In questo fine secolo (o fine millennio) appena trascorso il quadro geopolitico del Sudest d’Europa rischiava di sfuggire di mano ai menzionati architetti dell’ordine balcanico. Occorreva quindi al più presto ripristinare in una qualche forma nuova le leve e i meccanismi geopolitici precedenti al disfacimento dello stato federale e comunista jugoslavo (S.F.R.J.). Ne nasce tutta una serie d’iniziative politico-diplomatiche che si susseguono e accavallano, dopo sei anni di crisi politica e cinque di guerra cruenta che hanno coinvolto pressoché tutte le repubbliche della ex Jugoslavia. In questi cinque anni di stragi, di pulizia etnica, di negazione della volontà popolare, stavolta sì espressa con un referendum, le Grandi Potenze e i loro bracci secolari nelle Istituzioni Internazionali, hanno "mediato", "consigliato", "ammonito", "osservato", "proposto", ma dei cosiddetti "interventi umanitari" a difesa delle popolazioni civili di dozzine di città e paesi da Vukovar a Sarajevo e a Sebrenica, non se ne fece mai nulla. Per la verità, sembrava che si stesse per intervenire nei primi mesi dell’assedio di Sarajevo, ma fu il presidente francese Mitterand che si incaricò di mandare all’aria tutto con il suo inatteso volo nella capitale bosniaca per abbracciare il "fratello serbo" Karadzic, criminale di guerra. Si scartò pertanto la possibilità di un "intervento umanitario" basato sulla forza e si passò invece ad un "intervento umanitario" con "pacchi dono" e belle parole ricomprese nel motto: "non ci sono alternative alle trattative!".

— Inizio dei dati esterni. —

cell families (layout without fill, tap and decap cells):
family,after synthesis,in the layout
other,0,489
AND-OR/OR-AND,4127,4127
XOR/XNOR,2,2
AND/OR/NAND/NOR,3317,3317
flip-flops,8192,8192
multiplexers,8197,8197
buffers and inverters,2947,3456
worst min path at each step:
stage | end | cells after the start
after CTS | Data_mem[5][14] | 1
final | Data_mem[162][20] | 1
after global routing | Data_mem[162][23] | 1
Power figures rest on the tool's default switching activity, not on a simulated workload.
[flow/run.sh]
#!/bin/bash
# OpenROAD 26Q1-2900-gdf79404cd8, Yosys 0.63+post, stock flow scripts
make -C /OpenROAD-flow-scripts/flow DESIGN_CONFIG=/design/flow/config.mk WORK_HOME=/design/flow/orfs finish
[flow/config.mk]
export PLATFORM = sky130hd
export DESIGN_NAME = Instruction_Memory
export DESIGN_NICKNAME = Instruction_Memory
export VERILOG_FILES = /design/flow/design.v
export SDC_FILE = /design/flow/constraint.sdc
export NUM_CORES = 4
export LEC_CHECK = 1
export CORE_AREA = 10 10 70 70
export DIE_AREA = 0 0 80 80
export SYNTH_MEMORY_MAX_BITS = 65536
[flow/constraint.sdc]
current_design Instruction_Memory

set clk_period 2.2
set clk_io_pct 0.2

create_clock -name clk0 -period $clk_period

set non_clock_inputs [all_inputs -no_clocks]
set_input_delay [expr $clk_period * $clk_io_pct] -clock clk0 $non_clock_inputs
set_output_delay [expr $clk_period * $clk_io_pct] -clock clk0 [all_outputs]
[flow/design.v]
module Instruction_Memory #(parameter InsMemory_WIDTH = 32 , InsMemory_DEPTH = 256 )
(
input      [InsMemory_WIDTH - 1 : 0]  PC ,
output reg [InsMemory_WIDTH - 1 : 0]  RD 
);
reg [InsMemory_WIDTH - 1 : 0] Ins_mem [0 : InsMemory_DEPTH - 1  ] ;
   initial
	begin
		Ins_mem [0]  = 32'h00008020;     
		Ins_mem [1]  = 32'h20100007;     
		Ins_mem [2]  = 32'h00008820;     
		Ins_mem [3]  = 32'h20110001;     
		Ins_mem [4]  = 32'h12000003;     
		Ins_mem [5]  = 32'h0230881C;     
		Ins_mem [6]  = 32'h2210FFFF;     
		Ins_mem [7]  = 32'h08000004;     
		Ins_mem [8]  = 32'hAC110000;     
 	end 
    always @(*) begin
    if (PC>=32'h000020)
        RD =   32'hAC110000 ;
    else 
        RD = Ins_mem [PC>>2];
    end
endmodule
==> flow_summary.toml <==
# generated from flow reports
[cells_and_area]
nClkBuffers = 0
lay_top_cells = "buf_6 (28), buf_2 (26), buf_4 (22)"
syn2layout_area_growth_pct = 193
fin_area_um2 = 1470
seq_area_um2 = 0
lay_top_count = "buf_6"
drive_gt1_frac = 0.740
fin_cells = 196
nFlopsAndLatches = 0

[global_routing]
grt_pass1_vias = 902
grt-ovfl-total = 0
grt_max_degree = 9
grtUsageTotal = 0.0767
antenna_found_initial = 0
grt_pass1_wl_um = 4150

[floorplan]
num_rows = 21
coreArea_um2 = 3420
dieArea_um2 = 6400
fp_util = 0.147
die_width_um = 80
io_pins = 64
die_h_um = 80

[critical_path]
critPathMaxFanout = 4
worstSetupStartpointType = "input pin"
cp.arrival_ns = 1.76
required_ns = 1.76
critical_path.startpoint = "PC[12]"
crit_slowest_cell = "or4_4"
path_cells = "buf_6 > nor4_4 > nand4_1 > buf_6 > buf_6 > or4_4 > buf_2"
critPathKind = "in2out"
endpoint_kind = "output pin"
worst_path_most_repeated_cell = "buf_6"
slowest_delay_ns = 0.40

[timing]
finalHoldViolations = 0
finalMaxSlewViolations = 0
timing.final.crit_share = 1.00
post-route-min-period_ns = 2.20
setup_viol = 1
holdWs_ns = 1.38
max_freq_ghz = 0.454
finalWorstSetupSlack_ns = -0.00281
grt_setup_unrepaired = "yes"

[detailed_routing]
wl_per_cell_um = 14.1
drtIter0Drc = 23
wl_um = 2760
postRouteAntennaNets = 0
route.detailed.drc = 0
dr.pass1.iters = 4
antenna_cells = 0
avgViaCountPerCell = 4.21
dr_total_vias = 826

[synthesis]
syn-cell-area_um2 = 500
yosys_area_um2 = 500
syn_area_per_cell_um2 = 6.95
ys_cells = 72
synthCells = 72
ys_warn_count = 1
post_synth_num_cell_types = 21
postSynthSeqShare = 0

[power]
leakage_nw = 0.686
max-vdd-ir-drop_uv = 54.6
p_per_area_nw_per_um2 = 91.9

[flow_run]
cap_violations = 0
warning_count = 40

[placement]
dp_cells = 172
io_buffers = 55
hpwl_um = 1910
postPlaceCellArea_um2 = 1110
gp_congestion = 0.794

[worst_hold_path]
hp-class = "in2out"
hp-start = "PC[30]"

[status]
outcome = "finished, violations left"
violations = "setup timing"
==> final cells by class <==
type | instances | area, µm²
fill | 316 | 1950
inverter | 3 | 11.3
tap | 46 | 57.6
multi-input combinational | 54 | 623
timing repair buffer | 93 | 773
==> cell families after synthesis <==
| kind of cell | share of synthesized area |
|---|---|
| AOI/OAI and AO/OA | 0.0925 |
| xor gates and xnor gates | 0.0175 |
| adders and majority gates | 0.125 |
| buffers and inverters | 0.302 |
| muxes | 0.0200 |
| other | 0.00749 |
| and+or+nand+nor | 0.435 |
==> routing by layer <==
layer | global-route usage | share of wire | up-vias
met5 | 0 | 0 | -
met4 | 0.00528 | 0.010 | 0
met3 | 0.0330 | 0.13 | 4
met2 | 0.130 | 0.45 | 46
met1 | 0.0910 | 0.42 | 379
li1 | - | - | 397
==> cells in the mapped netlist (all sizes together) <==
cell type | n | area share
buf | 18 | 0.26
nor4 | 15 | 0.23
nand2 | 10 | 0.075
ha | 5 | 0.13
clkbuf | 3 | 0.022
inv | 3 | 0.022
o21ai | 3 | 0.030
a2111o | 2 | 0.045
nand2b | 2 | 0.025
or3 | 2 | 0.025
or4 | 2 | 0.030
a2111oi | 1 | 0.018
conb | 1 | 0.0075
mux2i | 1 | 0.020
nand4 | 1 | 0.013
nor2b | 1 | 0.013
nor4b | 1 | 0.030
xnor2 | 1 | 0.018
==> report_power, final <==
group | switching [W] | internal (W) | total, W
registers | 0 | 0 | 0
logic | 0.0000617 | 0.0000729 | 0.000135
clock network | 0 | 0 | 0
==> critical path: cells and delay by family <==
family / cells / cell delay (ns)
buffers and inverters: 4 / 0.52
and+or+nand+nor: 3 / 0.81
==> path summary, 6_finish.rpt <==
path      to  slack (ns)  cells past startpoint
max   RD[20]      -0.003                      7
min   RD[29]        1.38                      5
==> per-stage QoR <==
| stage | total power, W | setup slack, ns | setup TNS (ns) | utilization |
|---|---|---|---|---|
| final | 0.000135 | -0.00281 | -0.00281 | 0.429 |
| after global routing | 0.000146 | -0.0896 | -0.892 | 0.429 |
| after detailed placement | 0.000103 | -0.684 | -14.99 | 0.325 |
| after global placement | 0.000101 | -0.692 | -15.57 | 0.325 |
| after floorplan | 0.0000355 | 0.0962 | 0 | - |
| after CTS | 0.000112 | -0.133 | -0.627 | 0.399 |
==> timing repair <==
action	4_1_cts	5_1_grt
hold buffers	0	0
endpoints found under the setup margin	25	25
gates cloned	2	0
setup buffers	23	1
pin swaps	20	14
resized	201	30
Power and IR drop assume default switching activity.
File: design.v
`timescale 1us / 1ns
module counter8(clk, rst, cnt);
input clk, rst;
output reg [7:0] cnt;
always @(posedge clk or posedge rst) begin
    if(rst) begin
        cnt <= 8'b0000_0000;
    end
    else cnt <= cnt + 1;
end
endmodule
module LED3_control(clk, rst, btn, led_signal_R, led_signal_G, led_signal_B);
input clk, rst;
input [7:0] btn;
wire [7:0] cnt;
reg [23:0] state;
output reg [3:0] led_signal_R;
output reg [3:0] led_signal_G;
output reg [3:0] led_signal_B;
parameter red    = {8'd255, 8'd0  , 8'd0  };
parameter orange = {8'd255, 8'd102, 8'd0  };
parameter yellow = {8'd255, 8'd255, 8'd0  };
parameter green  = {8'd0  , 8'd255, 8'd0  };
parameter blue   = {8'd0  , 8'd0  , 8'd255};
parameter indigo = {8'd0  , 8'd0  , 8'd128};
parameter purple = {8'd128, 8'd0  , 8'd128};
parameter white  = {8'd255, 8'd255, 8'd255};
counter8 c1(clk, rst, cnt);
always @(posedge clk or posedge rst) begin
    if(rst) state <= 24'd0;
    else begin
        case (btn)
            8'b00000001 : state <= red;
            8'b00000010 : state <= orange;
            8'b00000100 : state <= yellow;
            8'b00001000 : state <= green;
            8'b00010000 : state <= blue;
            8'b00100000 : state <= indigo;
            8'b01000000 : state <= purple;
            8'b10000000 : state <= white;
        endcase
    end
end
always @(posedge clk or posedge rst) begin
    if(rst) begin
        led_signal_R <= 4'b0000;
        led_signal_G <= 4'b0000;
        led_signal_B <= 4'b0000;
    end
    else begin
        if(cnt < state[23:16]) led_signal_R <= 4'b1111;
        else led_signal_R <= 4'b0000;
        if(cnt < state[15:8]) led_signal_G <= 4'b1111;
        else led_signal_G <= 4'b0000;
        if(cnt < state[7:0]) led_signal_B <= 4'b1111;
        else led_signal_B <= 4'b0000;
    end
end                        
endmodule
--- design/flow/config.mk ---
export PLATFORM = sky130hd
export DESIGN_NAME = fsm
export DESIGN_NICKNAME = fsm
export VERILOG_FILES = /design/flow/design.v
export SDC_FILE = /design/flow/constraint.sdc
export NUM_CORES = 4
export LEC_CHECK = 1
export CORE_AREA = 10 10 70 70
export DIE_AREA = 0 0 80 80
--- design/flow/constraint.sdc ---
current_design fsm

set clk_period 1.0
set clk_io_pct 0.2

create_clock -name clk0 -period $clk_period [get_ports {clk}]

set non_clock_inputs [all_inputs -no_clocks]
set_input_delay [expr $clk_period * $clk_io_pct] -clock clk0 $non_clock_inputs
set_output_delay [expr $clk_period * $clk_io_pct] -clock clk0 [all_outputs]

Le Grandi Potenze e la Nato (che agiva fuori dall’area ricoperta dal trattato nonché al di fuori degli scopi istituzionali di difesa) si ricordarono e rispolverarono "l’intervento umanitario" coercitivo, solo nella primavera del ’99 nella questione del Kossovo e per tre mesi si misero a bombardare poche infrastrutture e materiali militari serbi e molte infrastrutture e popolazioni civili serbe e kossovare.
Dopo tutto questo tempo passato in vane schermaglie verbali che diedero all’aggressore ampio tempo per compiere la sua opera, ecco che tutto d’un tratto l’Europa dei quindici e l’America mostrano una fretta indiavolata di "riconciliare" le parti, azzerare cinque anni di massacri, far riprendere la "collaborazione" economica e politica. In altre parole procedere alla "ricostruzione" della carta politica della ex Jugoslavia partendo da economia e democrazia.

Il carosello delle conferenze e dei trattati
Con tali propositi s’inventano innanzitutto un’intensa e vischiosa rete di conferenze regionali, trattati e dichiarazioni che impongono "obblighi di collaborazione" tra i paesi dell’ex Jugoslavia (meno la Slovenia più L’Albania) e come compenso fanno balenare loro la possibilità di una "futura candidatura" all’ingresso nelle istituzioni europee.
Ecco l’elenco delle principali iniziative politico-diplomatiche susseguitesi nel breve volgere di cinque anni, con il viatico di campagne stampa tipo "Euroslavia" di Limes.
Citiamo gli accordi di Dayton-Parigi, Washington-Vienna e di Erdut come premesse che dettano le condizioni di pace sia in Croazia che in Bosnia, determinando nel contempo l’impianto "dello Stato bosniaco". Passerà poco tempo ed arriveranno le "iniziative di ricostruzione".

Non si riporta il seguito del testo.